Right-wing media had responded to the report by fabricating a narrative that the Obama administration was targeting conservatives over political differences, effectively ignoring the insidious threat of white supremacist radicalization. Fox News’ Sean Hannity falsely claimed DHS was defining right-wing extremists as “people that maybe think we're not controlling our borders, people that have pro-life bumper stickers.” Conservative radio host Rush Limbaugh asserted that the April 14 publication of the report had been timed to distract from April 15 anti-tax protests taking place around the country, sounding a lot like present-day right-wing media claiming right-wing violence is a “false flag” meant to distract. Fox News contributor Michelle Malkin called the report a “piece of crap” and claimed it was “a sweeping indictment of conservatives.” Then-CNN host Lou Dobbs and MSNBC host Joe Scarborough also joined in to attack the report.

For its part, the Times either didn’t take the contents of the report seriously (evidence of a serious blindspot) or it cowered in fear of the hysterics fueled by right-wing media’s mischaracterization of the report.  The paper mentioned the report in only a handful of op-ed columns, by Charles Blow, Paul Krugman, and Frank Rich.

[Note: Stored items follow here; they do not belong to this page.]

## src/rtl/bcs_pkg.sv

```systemverilog
package bcs_pkg;
  typedef enum logic [1:0] {
    K_RD   = 2'd0,
    K_WR   = 2'd1,
    K_LOCK = 2'd2,
    K_INTA = 2'd3
  } kind_t;

  typedef enum logic [1:0] {
    S_IDLE = 2'd0,
    S_ADDR = 2'd1,
    S_DATA = 2'd2,
    S_RESP = 2'd3
  } phase_t;

  localparam int STAT_W = 4;
endpackage

```

## src/rtl/bcs_watchdog.sv

```systemverilog
module bcs_watchdog #(
  parameter int TMO = 255
) (
  input  logic clk,
  input  logic rst_n,
  input  logic run,
  input  logic rdy,
  output logic expire
);
  localparam int CW = $clog2(TMO + 1);
  localparam logic [CW-1:0] LAST = CW'(TMO - 1);

  logic [CW-1:0] cnt;

  always_ff @(posedge clk) begin
    if (!rst_n || !run || rdy || expire) cnt <= '0;
    else                                 cnt <= cnt + 1'b1;
  end

  assign expire = run && !rdy && (cnt == LAST);


  wdog_bound_chk: assert property (@(posedge clk) disable iff (!rst_n)
    cnt <= LAST);
endmodule

```

## src/rtl/bcs_rsp.sv

```systemverilog
module bcs_rsp #(
  parameter int DW = 32
) (
  input  logic          clk,
  input  logic          rst_n,
  input  logic          clr,
  input  logic          cap_en,
  input  logic [DW-1:0] cap_val,
  input  logic          fin,
  input  logic          fin_tmo,
  input  logic          rsp_ready,
  output logic          rsp_valid,
  output logic [DW-1:0] rsp_data,
  output logic          rsp_tmo
);
  logic [DW-1:0] held;

  always_ff @(posedge clk) begin
    if (!rst_n) begin
      held      <= '0;
      rsp_valid <= 1'b0;
      rsp_data  <= '0;
      rsp_tmo   <= 1'b0;
    end else begin
      if (clr)         held <= '0;
      else if (cap_en) held <= cap_val;
      if (fin) begin
        rsp_valid <= 1'b1;
        rsp_tmo   <= fin_tmo;
        rsp_data  <= fin_tmo ? '0 : (cap_en ? cap_val : held);
      end else if (rsp_valid && rsp_ready) begin
        rsp_valid <= 1'b0;
      end
    end
  end


  rsp_hold_chk: assert property (@(posedge clk) disable iff (!rst_n)
    (rsp_valid && !rsp_ready) |=> (rsp_valid && $stable(rsp_data) && $stable(rsp_tmo)));
endmodule

```

## src/rtl/bcs_status.sv

```systemverilog
module bcs_status (
  input  logic       clk,
  input  logic       rst_n,
  input  logic       busy,
  input  logic       lock_held,
  input  logic       tmo_set,
  input  logic       tmo_clr,
  input  logic       bus_rdy_n,
  output logic [3:0] status
);
  logic rdy_seen;
  logic tmo_flag;

  always_ff @(posedge clk) begin
    if (!rst_n) begin
      rdy_seen <= 1'b0;
      tmo_flag <= 1'b0;
    end else begin
      rdy_seen <= !bus_rdy_n;
      if (tmo_set)      tmo_flag <= 1'b1;
      else if (tmo_clr) tmo_flag <= 1'b0;
    end
  end

  assign status = {tmo_flag, lock_held, busy, rdy_seen};


  tmo_sticky_chk: assert property (@(posedge clk) disable iff (!rst_n)
    (tmo_flag && !tmo_clr) |=> tmo_flag);
endmodule

```

## src/rtl/bus_cycle_seq.sv

```systemverilog
module bus_cycle_seq
  import bcs_pkg::*;
#(
  parameter int AW  = 32,
  parameter int DW  = 32,
  parameter int TMO = 255
) (
  input  logic          clk,
  input  logic          rst_n,
  input  logic          cmd_valid,
  output logic          cmd_ready,
  input  logic [1:0]    cmd_kind,
  input  logic [AW-1:0] cmd_addr,
  input  logic [DW-1:0] cmd_wdata,
  output logic          rsp_valid,
  input  logic          rsp_ready,
  output logic [DW-1:0] rsp_data,
  output logic          rsp_tmo,
  output logic [3:0]    status,
  output logic          bus_strb_n,
  output logic [AW-1:0] bus_addr,
  output logic          bus_write,
  output logic          bus_mem,
  output logic          bus_lock_n,
  output logic [DW-1:0] bus_dout,
  output logic          bus_doe,
  input  logic [DW-1:0] bus_din,
  input  logic          bus_rdy_n
);
  localparam int VW = 8;

  phase_t        state;
  kind_t         kind_q;
  logic [AW-1:0] addr_q;
  logic [DW-1:0] wdata_q;
  logic          step_q;
  logic          lock_q;

  logic cmd_fire, rdy, in_data, last_xfer, done_ok, expire, fin;
  logic cap_en, cur_write;
  logic [DW-1:0] cap_val;

  assign cmd_ready = (state == S_IDLE);
  assign cmd_fire  = cmd_valid && cmd_ready;
  assign rdy       = !bus_rdy_n;
  assign in_data   = (state == S_DATA);
  assign last_xfer = (kind_q == K_RD) || (kind_q == K_WR) || step_q;
  assign done_ok   = in_data && rdy && last_xfer;
  assign fin       = done_ok || expire;
  assign cur_write = (kind_q == K_WR) || ((kind_q == K_LOCK) && step_q);

  always_ff @(posedge clk) begin
    if (!rst_n) begin
      state   <= S_IDLE;
      kind_q  <= K_RD;
      addr_q  <= '0;
      wdata_q <= '0;
      step_q  <= 1'b0;
      lock_q  <= 1'b0;
    end else begin
      unique case (state)
        S_IDLE: if (cmd_fire) begin
          state   <= S_ADDR;
          kind_q  <= kind_t'(cmd_kind);
          addr_q  <= cmd_addr;
          wdata_q <= cmd_wdata;
          step_q  <= 1'b0;
          lock_q  <= (kind_t'(cmd_kind) == K_LOCK);
        end
        S_ADDR: state <= S_DATA;
        S_DATA: begin
          if (fin) begin
            state  <= S_RESP;
            lock_q <= 1'b0;
          end else if (rdy) begin
            state  <= S_ADDR;
            step_q <= 1'b1;
          end
        end
        S_RESP: if (rsp_valid && rsp_ready) state <= S_IDLE;
        default: state <= S_IDLE;
      endcase
    end
  end

  always_comb begin
    cap_en  = in_data && rdy &&
              ((kind_q == K_RD) ||
               ((kind_q == K_LOCK) && !step_q) ||
               ((kind_q == K_INTA) && step_q));
    cap_val = (kind_q == K_INTA) ? {{(DW-VW){1'b0}}, bus_din[VW-1:0]} : bus_din;
  end

  assign bus_strb_n = !(state == S_ADDR);
  assign bus_addr   = addr_q;
  assign bus_write  = cur_write && ((state == S_ADDR) || in_data);
  assign bus_mem    = (kind_q != K_INTA);
  assign bus_lock_n = !lock_q;
  assign bus_doe    = bus_write;
  assign bus_dout   = wdata_q;

  bcs_watchdog #(.TMO(TMO)) i_wdog (
    .clk    (clk),
    .rst_n  (rst_n),
    .run    (in_data),
    .rdy    (rdy),
    .expire (expire)
  );

  bcs_rsp #(.DW(DW)) i_rsp (
    .clk       (clk),
    .rst_n     (rst_n),
    .clr       (cmd_fire),
    .cap_en    (cap_en),
    .cap_val   (cap_val),
    .fin       (fin),
    .fin_tmo   (expire),
    .rsp_ready (rsp_ready),
    .rsp_valid (rsp_valid),
    .rsp_data  (rsp_data),
    .rsp_tmo   (rsp_tmo)
  );

  bcs_status i_stat (
    .clk       (clk),
    .rst_n     (rst_n),
    .busy      ((state == S_ADDR) || in_data),
    .lock_held (lock_q),
    .tmo_set   (expire),
    .tmo_clr   (cmd_fire),
    .bus_rdy_n (bus_rdy_n),
    .status    (status)
  );


  strb_one_clk_chk: assert property (@(posedge clk) disable iff (!rst_n)
    !bus_strb_n |=> bus_strb_n);


  strb_after_accept_chk: assert property (@(posedge clk) disable iff (!rst_n)
    cmd_fire |=> !bus_strb_n);


  lock_span_chk: assert property (@(posedge clk) disable iff (!rst_n)
    (in_data && kind_q == K_LOCK && !step_q && rdy && !expire) |=> !bus_lock_n);


  no_accept_busy_chk: assert property (@(posedge clk) disable iff (!rst_n)
    (!bus_strb_n || rsp_valid) |-> !cmd_ready);
endmodule

```
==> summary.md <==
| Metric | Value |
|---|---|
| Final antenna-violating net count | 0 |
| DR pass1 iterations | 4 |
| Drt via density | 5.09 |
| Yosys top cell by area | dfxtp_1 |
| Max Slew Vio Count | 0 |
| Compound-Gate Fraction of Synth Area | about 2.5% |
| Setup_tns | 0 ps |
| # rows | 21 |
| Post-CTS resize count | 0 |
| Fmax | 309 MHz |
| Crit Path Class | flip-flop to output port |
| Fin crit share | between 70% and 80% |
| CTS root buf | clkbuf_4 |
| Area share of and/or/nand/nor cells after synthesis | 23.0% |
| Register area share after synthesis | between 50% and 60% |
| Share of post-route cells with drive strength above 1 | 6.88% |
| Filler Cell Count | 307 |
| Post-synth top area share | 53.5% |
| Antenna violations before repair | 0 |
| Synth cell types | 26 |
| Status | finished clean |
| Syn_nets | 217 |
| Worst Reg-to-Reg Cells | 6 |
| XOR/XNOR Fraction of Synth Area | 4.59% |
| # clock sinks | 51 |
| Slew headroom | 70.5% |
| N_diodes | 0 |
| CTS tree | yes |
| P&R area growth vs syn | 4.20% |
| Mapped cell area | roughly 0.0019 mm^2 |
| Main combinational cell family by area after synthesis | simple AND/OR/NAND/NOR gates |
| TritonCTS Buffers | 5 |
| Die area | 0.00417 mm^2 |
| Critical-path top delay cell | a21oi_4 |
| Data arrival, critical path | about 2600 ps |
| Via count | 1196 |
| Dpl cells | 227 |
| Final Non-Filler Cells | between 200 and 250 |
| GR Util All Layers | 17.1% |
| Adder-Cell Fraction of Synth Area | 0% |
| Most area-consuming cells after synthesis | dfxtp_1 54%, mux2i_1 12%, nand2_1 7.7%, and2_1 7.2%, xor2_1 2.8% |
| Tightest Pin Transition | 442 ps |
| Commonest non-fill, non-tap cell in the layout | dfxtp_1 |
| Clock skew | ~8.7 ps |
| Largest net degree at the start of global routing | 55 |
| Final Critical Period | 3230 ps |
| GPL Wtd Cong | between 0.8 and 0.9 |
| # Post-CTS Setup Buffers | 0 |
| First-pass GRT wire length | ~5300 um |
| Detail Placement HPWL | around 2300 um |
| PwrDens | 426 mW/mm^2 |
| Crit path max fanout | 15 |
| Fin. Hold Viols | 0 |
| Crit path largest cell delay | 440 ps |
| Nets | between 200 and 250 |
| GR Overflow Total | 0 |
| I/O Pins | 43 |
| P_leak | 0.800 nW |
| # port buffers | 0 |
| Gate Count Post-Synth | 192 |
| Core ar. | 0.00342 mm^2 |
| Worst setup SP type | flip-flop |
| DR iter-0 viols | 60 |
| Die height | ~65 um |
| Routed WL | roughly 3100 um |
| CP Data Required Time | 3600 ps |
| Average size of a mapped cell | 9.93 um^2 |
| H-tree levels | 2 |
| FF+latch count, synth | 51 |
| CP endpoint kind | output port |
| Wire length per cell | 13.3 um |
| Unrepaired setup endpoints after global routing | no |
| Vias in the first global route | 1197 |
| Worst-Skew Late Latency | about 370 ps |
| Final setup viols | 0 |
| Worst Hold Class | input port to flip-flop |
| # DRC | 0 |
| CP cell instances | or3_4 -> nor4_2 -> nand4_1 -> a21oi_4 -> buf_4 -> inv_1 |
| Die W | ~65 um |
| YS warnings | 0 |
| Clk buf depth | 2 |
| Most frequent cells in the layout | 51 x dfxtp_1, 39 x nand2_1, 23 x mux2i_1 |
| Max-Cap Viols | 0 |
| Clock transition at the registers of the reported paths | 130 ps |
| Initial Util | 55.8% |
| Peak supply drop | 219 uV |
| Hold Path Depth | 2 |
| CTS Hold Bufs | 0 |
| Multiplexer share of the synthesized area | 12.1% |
### config.mk
export PLATFORM = sky130hd
export DESIGN_NAME = evt_status_irq
export DESIGN_NICKNAME = d
export VERILOG_FILES = /design/src/rtl/evt_status_irq.sv
export SDC_FILE = /design/constraint.sdc
export NUM_CORES = 1
export LEC_CHECK = 0
export ABC_AREA = 0
export BUFFER_PORTS_ARGS = -buffer_cell sky130_fd_sc_hd__buf_2
export CAP_MARGIN = 10
export CORE_ASPECT_RATIO = 0.8
export CORE_MARGIN = 3
export CORE_UTILIZATION = 44
export DETAILED_ROUTE_END_ITERATION = 8
export PLACE_DENSITY = 0.84
export SYNTH_ARGS = -nofsm -noshare
export SYNTH_HDL_FRONTEND = slang
export SYNTH_SLANG_ARGS = --single-unit
### constraint.sdc
create_clock -name clk -period 1 [get_ports clk]
set_input_delay 0.2 -clock clk [delete_from_list [all_inputs] [get_ports clk]]
set_output_delay 0.2 -clock clk [all_outputs]
set_load 0.05 [all_outputs]
### src/rtl/evt_status_irq.sv
module evt_status_irq #(
  parameter int NCH = 7,
  parameter int DW  = 8,
  parameter int AW  = 2
) (
  input  logic           clk,
  input  logic           rst_n,
  input  logic [NCH-1:0] evt_i,
  input  logic           rd_en,
  input  logic           wr_en,
  input  logic [AW-1:0]  addr,
  input  logic [DW-1:0]  wdata,
  output logic [DW-1:0]  rdata,
  output logic           irq_o,
  output logic [1:0]     irq_level
);
  localparam logic [AW-1:0] A_STAT = AW'(0);
  localparam logic [AW-1:0] A_MASK = AW'(1);
  localparam logic [AW-1:0] A_PRIO = AW'(2);

  logic [NCH-1:0] status, mask;
  logic [1:0]     prio;
  logic [DW-1:0]  rd_mux;
  logic           unused_wdata;

  wire rd_stat = rd_en && (addr == A_STAT);
  wire [NCH-1:0] clr = status & {NCH{rd_stat}};

  assign unused_wdata = &{1'b0, wdata[DW-1:NCH]};

  always_comb begin
    rd_mux = '0;
    case (addr)
      A_STAT:  rd_mux[NCH-1:0] = status;
      A_MASK:  rd_mux[NCH-1:0] = mask;
      A_PRIO:  rd_mux[1:0]     = prio;
      default: rd_mux = '0;
    endcase
  end

  always_ff @(posedge clk) begin
    if (!rst_n) status <= '0;
    else        status <= (status & ~clr) | evt_i;
  end

  always_ff @(posedge clk) begin
    if (!rst_n) begin
      mask <= '0;
      prio <= '0;
    end else if (wr_en) begin
      if (addr == A_MASK) mask <= wdata[NCH-1:0];
      if (addr == A_PRIO) prio <= wdata[1:0];
    end
  end

  always_ff @(posedge clk) begin
    if (!rst_n)     rdata <= '0;
    else if (rd_en) rdata <= rd_mux;
  end

  assign irq_o     = (prio != 2'd0) && |(status & mask);
  assign irq_level = prio;
endmodule
[config.mk]
export PLATFORM = sky130hd
export DESIGN_NAME = spi_dual_master
export DESIGN_NICKNAME = d
export VERILOG_FILES = /design/src/rtl/spi_dual_pkg.sv /design/src/rtl/spi_dual_regfile.sv /design/src/rtl/spi_dual_baud.sv /design/src/rtl/spi_dual_engine.sv /design/src/rtl/spi_dual_master.sv
export SDC_FILE = /design/constraint.sdc
export NUM_CORES = 1
export LEC_CHECK = 0
export BUFFER_PORTS_ARGS = -buffer_cell sky130_fd_sc_hd__buf_2
export CAP_MARGIN = 20
export CORE_UTILIZATION = 57
export CTS_CLUSTER_SIZE = 8
export DETAILED_ROUTE_END_ITERATION = 12
export PLACE_DENSITY = 0.79
export SLEW_MARGIN = 20
export SYNTH_ARGS = -nofsm -noshare
export SYNTH_HDL_FRONTEND = slang
export SYNTH_SLANG_ARGS = --single-unit
[constraint.sdc]
create_clock -name clk -period 2.2 [get_ports clk]
set_clock_uncertainty 0.15 [all_clocks]
set_input_delay 0.33 -clock clk [delete_from_list [all_inputs] [get_ports clk]]
set_output_delay 0.33 -clock clk [all_outputs]
set_load 0.05 [all_outputs]
[src/rtl/spi_dual_pkg.sv]
package spi_dual_pkg;

  typedef enum logic [1:0] {
    ADR_DATA = 2'd0,
    ADR_SEL  = 2'd1,
    ADR_HALF = 2'd2,
    ADR_STAT = 2'd3
  } reg_addr_e;

  typedef struct packed {
    logic flash_n;
    logic sd_n;
  } cs_pair_t;

  // Select code to chip-select pair: 01 -> SD, 10 -> flash, others -> none
  function automatic cs_pair_t decode_sel(input logic [1:0] sel);
    cs_pair_t r;
    r.flash_n = 1'b1;
    r.sd_n    = 1'b1;
    case (sel)
      2'b01:   r.sd_n    = 1'b0;
      2'b10:   r.flash_n = 1'b0;
      default: ;
    endcase
    return r;
  endfunction

  // System cycles a whole transfer keeps busy high
  function automatic int unsigned xfer_cycles(input int unsigned bits,
                                              input int unsigned half);
    return 2 * bits * (half + 1);
  endfunction

endpackage

[src/rtl/spi_dual_regfile.sv]
module spi_dual_regfile
  import spi_dual_pkg::*;
#(
  parameter int DATA_W   = 8,
  parameter int DEF_HALF = 3
) (
  input  logic              clk,
  input  logic              rst_n,
  input  logic              reg_wr,
  input  logic [1:0]        reg_addr,
  input  logic [DATA_W-1:0] reg_wdata,
  input  logic              busy,
  input  logic [DATA_W-1:0] rx_byte,
  output logic [DATA_W-1:0] reg_rdata,
  output logic              start_evt,
  output logic [1:0]        sel_q,
  output logic [DATA_W-1:0] half_q,
  output logic              cs_flash_n,
  output logic              cs_sd_n
);

  reg_addr_e adr;
  logic      wr_ok;
  cs_pair_t  cs;

  assign adr       = reg_addr_e'(reg_addr);
  assign wr_ok     = reg_wr & ~busy;
  assign start_evt = wr_ok & (adr == ADR_DATA);

  always_ff @(posedge clk or negedge rst_n) begin
    if (!rst_n) begin
      sel_q  <= 2'b00;
      half_q <= DATA_W'(DEF_HALF);
    end else if (wr_ok) begin
      if (adr == ADR_SEL)  sel_q  <= reg_wdata[1:0];
      if (adr == ADR_HALF) half_q <= reg_wdata;
    end
  end

  assign cs         = decode_sel(sel_q);
  assign cs_flash_n = cs.flash_n;
  assign cs_sd_n    = cs.sd_n;

  always_comb begin
    reg_rdata = '0;
    case (adr)
      ADR_DATA: reg_rdata = rx_byte;
      ADR_SEL:  reg_rdata[1:0] = sel_q;
      ADR_HALF: reg_rdata = half_q;
      ADR_STAT: reg_rdata[0] = busy;
      default:  reg_rdata = '0;
    endcase
  end

endmodule

[src/rtl/spi_dual_baud.sv]
module spi_dual_baud #(
  parameter int W = 8
) (
  input  logic         clk,
  input  logic         rst_n,
  input  logic         run,
  input  logic [W-1:0] half,
  output logic         tick
);

  logic [W-1:0] cnt;

  assign tick = run & (cnt == half);

  always_ff @(posedge clk or negedge rst_n) begin
    if (!rst_n)            cnt <= '0;
    else if (!run || tick) cnt <= '0;
    else                   cnt <= cnt + 1'b1;
  end

endmodule

[src/rtl/spi_dual_engine.sv]
module spi_dual_engine #(
  parameter int DATA_W = 8
) (
  input  logic              clk,
  input  logic              rst_n,
  input  logic              start,
  input  logic [DATA_W-1:0] load_data,
  input  logic              tick,
  input  logic              miso,
  output logic              busy,
  output logic              sck,
  output logic              mosi,
  output logic [DATA_W-1:0] rx_byte,
  output logic              rise_evt,
  output logic              fall_evt,
  output logic              done_evt
);

  localparam int BIT_W = (DATA_W > 1) ? $clog2(DATA_W) : 1;

  logic [DATA_W-1:0] shreg;
  logic [BIT_W-1:0]  bitcnt;
  logic              last_bit;

  assign rise_evt = busy & tick & ~sck;
  assign fall_evt = busy & tick & sck;
  assign last_bit = (bitcnt == BIT_W'(DATA_W - 1));
  assign done_evt = fall_evt & last_bit;
  assign mosi     = shreg[DATA_W-1];

  always_ff @(posedge clk or negedge rst_n) begin
    if (!rst_n) begin
      shreg   <= '0;
      bitcnt  <= '0;
      busy    <= 1'b0;
      sck     <= 1'b0;
      rx_byte <= '0;
    end else if (start) begin
      shreg  <= load_data;
      bitcnt <= '0;
      busy   <= 1'b1;
      sck    <= 1'b0;
    end else begin
      if (rise_evt) begin
        sck     <= 1'b1;
        rx_byte <= {rx_byte[DATA_W-2:0], miso};
      end
      if (fall_evt) begin
        sck <= 1'b0;
        if (last_bit) begin
          busy <= 1'b0;
        end else begin
          shreg  <= shreg << 1;
          bitcnt <= bitcnt + 1'b1;
        end
      end
    end
  end

endmodule
===== src/rtl/lcd_tg_pkg.sv =====
package lcd_tg_pkg;
   typedef enum logic {
      EVT_VSYNC_START  = 1'b0,
      EVT_ACTIVE_START = 1'b1
   } evt_sel_e;
endpackage


===== src/rtl/lcd_tg_axis.sv =====
module lcd_tg_axis #(
   parameter int W = 12
) (
   input  logic         clk,
   input  logic         rst_n,
   input  logic         step,
   input  logic [W-1:0] sw,
   input  logic [W-1:0] bp,
   input  logic [W-1:0] act,
   input  logic [W-1:0] fp,
   output logic         last,
   output logic         zero,
   output logic         at_astart,
   output logic         sync_on,
   output logic         act_on,
   output logic [W-1:0] pos
);
   localparam int CW = W + 2;

   logic [CW-1:0] cnt, tot_m1, a_lo, a_hi;

   assign tot_m1    = CW'(sw) + CW'(bp) + CW'(act) + CW'(fp) + CW'(3);
   assign a_lo      = CW'(sw) + CW'(bp) + CW'(2);
   assign a_hi      = a_lo + CW'(act);
   assign last      = (cnt == tot_m1);
   assign zero      = (cnt == '0);
   assign at_astart = (cnt == a_lo);
   assign sync_on   = (cnt <= CW'(sw));
   assign act_on    = (cnt >= a_lo) && (cnt <= a_hi);
   assign pos       = W'(cnt - a_lo);

   always_ff @(posedge clk) begin
      if (!rst_n)    cnt <= '0;
      else if (step) cnt <= last ? '0 : cnt + CW'(1);
   end
endmodule
--- src/rtl/dac_asm_pkg.sv ---
package dac_asm_pkg;
  localparam int unsigned BYTE_W = 8;
  localparam int unsigned DATA_W = 16;
  localparam int unsigned OP_W   = 3;
  localparam int unsigned CHAN_W = 3;

  typedef enum logic [1:0] {
    PH_CTL = 2'd0,
    PH_HI  = 2'd1,
    PH_LO  = 2'd2
  } phase_e;

  typedef struct packed {
    logic              rsv;
    logic              stream;
    logic [OP_W-1:0]   op;
    logic [CHAN_W-1:0] chan;
  } ctl_byte_t;
endpackage

--- src/rtl/dac_byte_seq.sv ---
module dac_byte_seq
  import dac_asm_pkg::*;
(
  input  logic clk_i,
  input  logic rst_ni,
  input  logic byte_valid_i,
  input  logic clear_i,
  input  logic stream_i,
  output logic take_ctl_o,
  output logic take_hi_o,
  output logic take_lo_o
);
  phase_e phase_q, phase_d;
  logic   accept;

  assign accept     = byte_valid_i & ~clear_i;
  assign take_ctl_o = accept & (phase_q == PH_CTL);
  assign take_hi_o  = accept & (phase_q == PH_HI);
  assign take_lo_o  = accept & (phase_q == PH_LO);

  always_comb begin
    phase_d = phase_q;
    if (clear_i) begin
      phase_d = PH_CTL;
    end else if (accept) begin
      unique case (phase_q)
        PH_CTL:  phase_d = PH_HI;
        PH_HI:   phase_d = PH_LO;
        PH_LO:   phase_d = stream_i ? PH_HI : PH_CTL;
        default: phase_d = PH_CTL;
      endcase
    end
  end

  always_ff @(posedge clk_i or negedge rst_ni) begin
    if (!rst_ni) phase_q <= PH_CTL;
    else         phase_q <= phase_d;
  end


  clear_to_ctl_chk: assert property (@(posedge clk_i) disable iff (!rst_ni)
    clear_i |=> phase_q == PH_CTL);


  stream_reuse_chk: assert property (@(posedge clk_i) disable iff (!rst_ni)
    (take_lo_o && stream_i) |=> phase_q == PH_HI);


  plain_back_ctl_chk: assert property (@(posedge clk_i) disable iff (!rst_ni)
    (take_lo_o && !stream_i) |=> phase_q == PH_CTL);


  idle_hold_chk: assert property (@(posedge clk_i) disable iff (!rst_ni)
    (!byte_valid_i && !clear_i) |=> $stable(phase_q));
endmodule

--- src/rtl/dac_ctl_latch.sv ---
module dac_ctl_latch
  import dac_asm_pkg::*;
(
  input  logic              clk_i,
  input  logic              rst_ni,
  input  logic              take_ctl_i,
  input  logic              take_hi_i,
  input  logic [BYTE_W-1:0] byte_i,
  output ctl_byte_t         ctl_o,
  output logic [BYTE_W-1:0] hi_o
);
  ctl_byte_t         ctl_q;
  logic [BYTE_W-1:0] hi_q;

  always_ff @(posedge clk_i or negedge rst_ni) begin
    if (!rst_ni) begin
      ctl_q <= '0;
      hi_q  <= '0;
    end else begin
      if (take_ctl_i) ctl_q <= ctl_byte_t'(byte_i);
      if (take_hi_i)  hi_q  <= byte_i;
    end
  end

  assign ctl_o = ctl_q;
  assign hi_o  = hi_q;

  // control byte only moves when a new one is taken
  ctl_hold_chk: assert property (@(posedge clk_i) disable iff (!rst_ni)
    !take_ctl_i |=> $stable(ctl_q));
endmodule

What the paper did cover was then-Department of Homeland Security Secretary Janet Napolitano’s apology to veteran groups over the document, which had noted that returning veterans struggling to reintegrate at home could ‘lead to the potential emergence of terrorist groups or lone-wolf extremists capable of carrying out violent attacks.’” A 2009 Times blog also focused on reactions to the report and Napolitano’s apology rather than its substance.

When it comes to covering radicalization and terrorism, mainstream media in general have either largely ignored right-wing extremism, or failed to contextualize its systematic threat when it manifests itself violently. But what do get plenty of coverage are attacks committed by Muslim individuals. President Donald Trump has helped fuel that bias, baselessly accusing media of not reporting terrorist attacks carried out by Muslims and putting out a list of attacks that omitted mentions of right-wing terrorism.

Ensuring newsrooms better represent surrounding demographics could help address blind spots in mainstream media on issues including poisoned waterclimate change, and right-wing extremism that disproportionately affect non-white communities.

But cowering to right-wing media pressure? Only growing a backbone can fix that.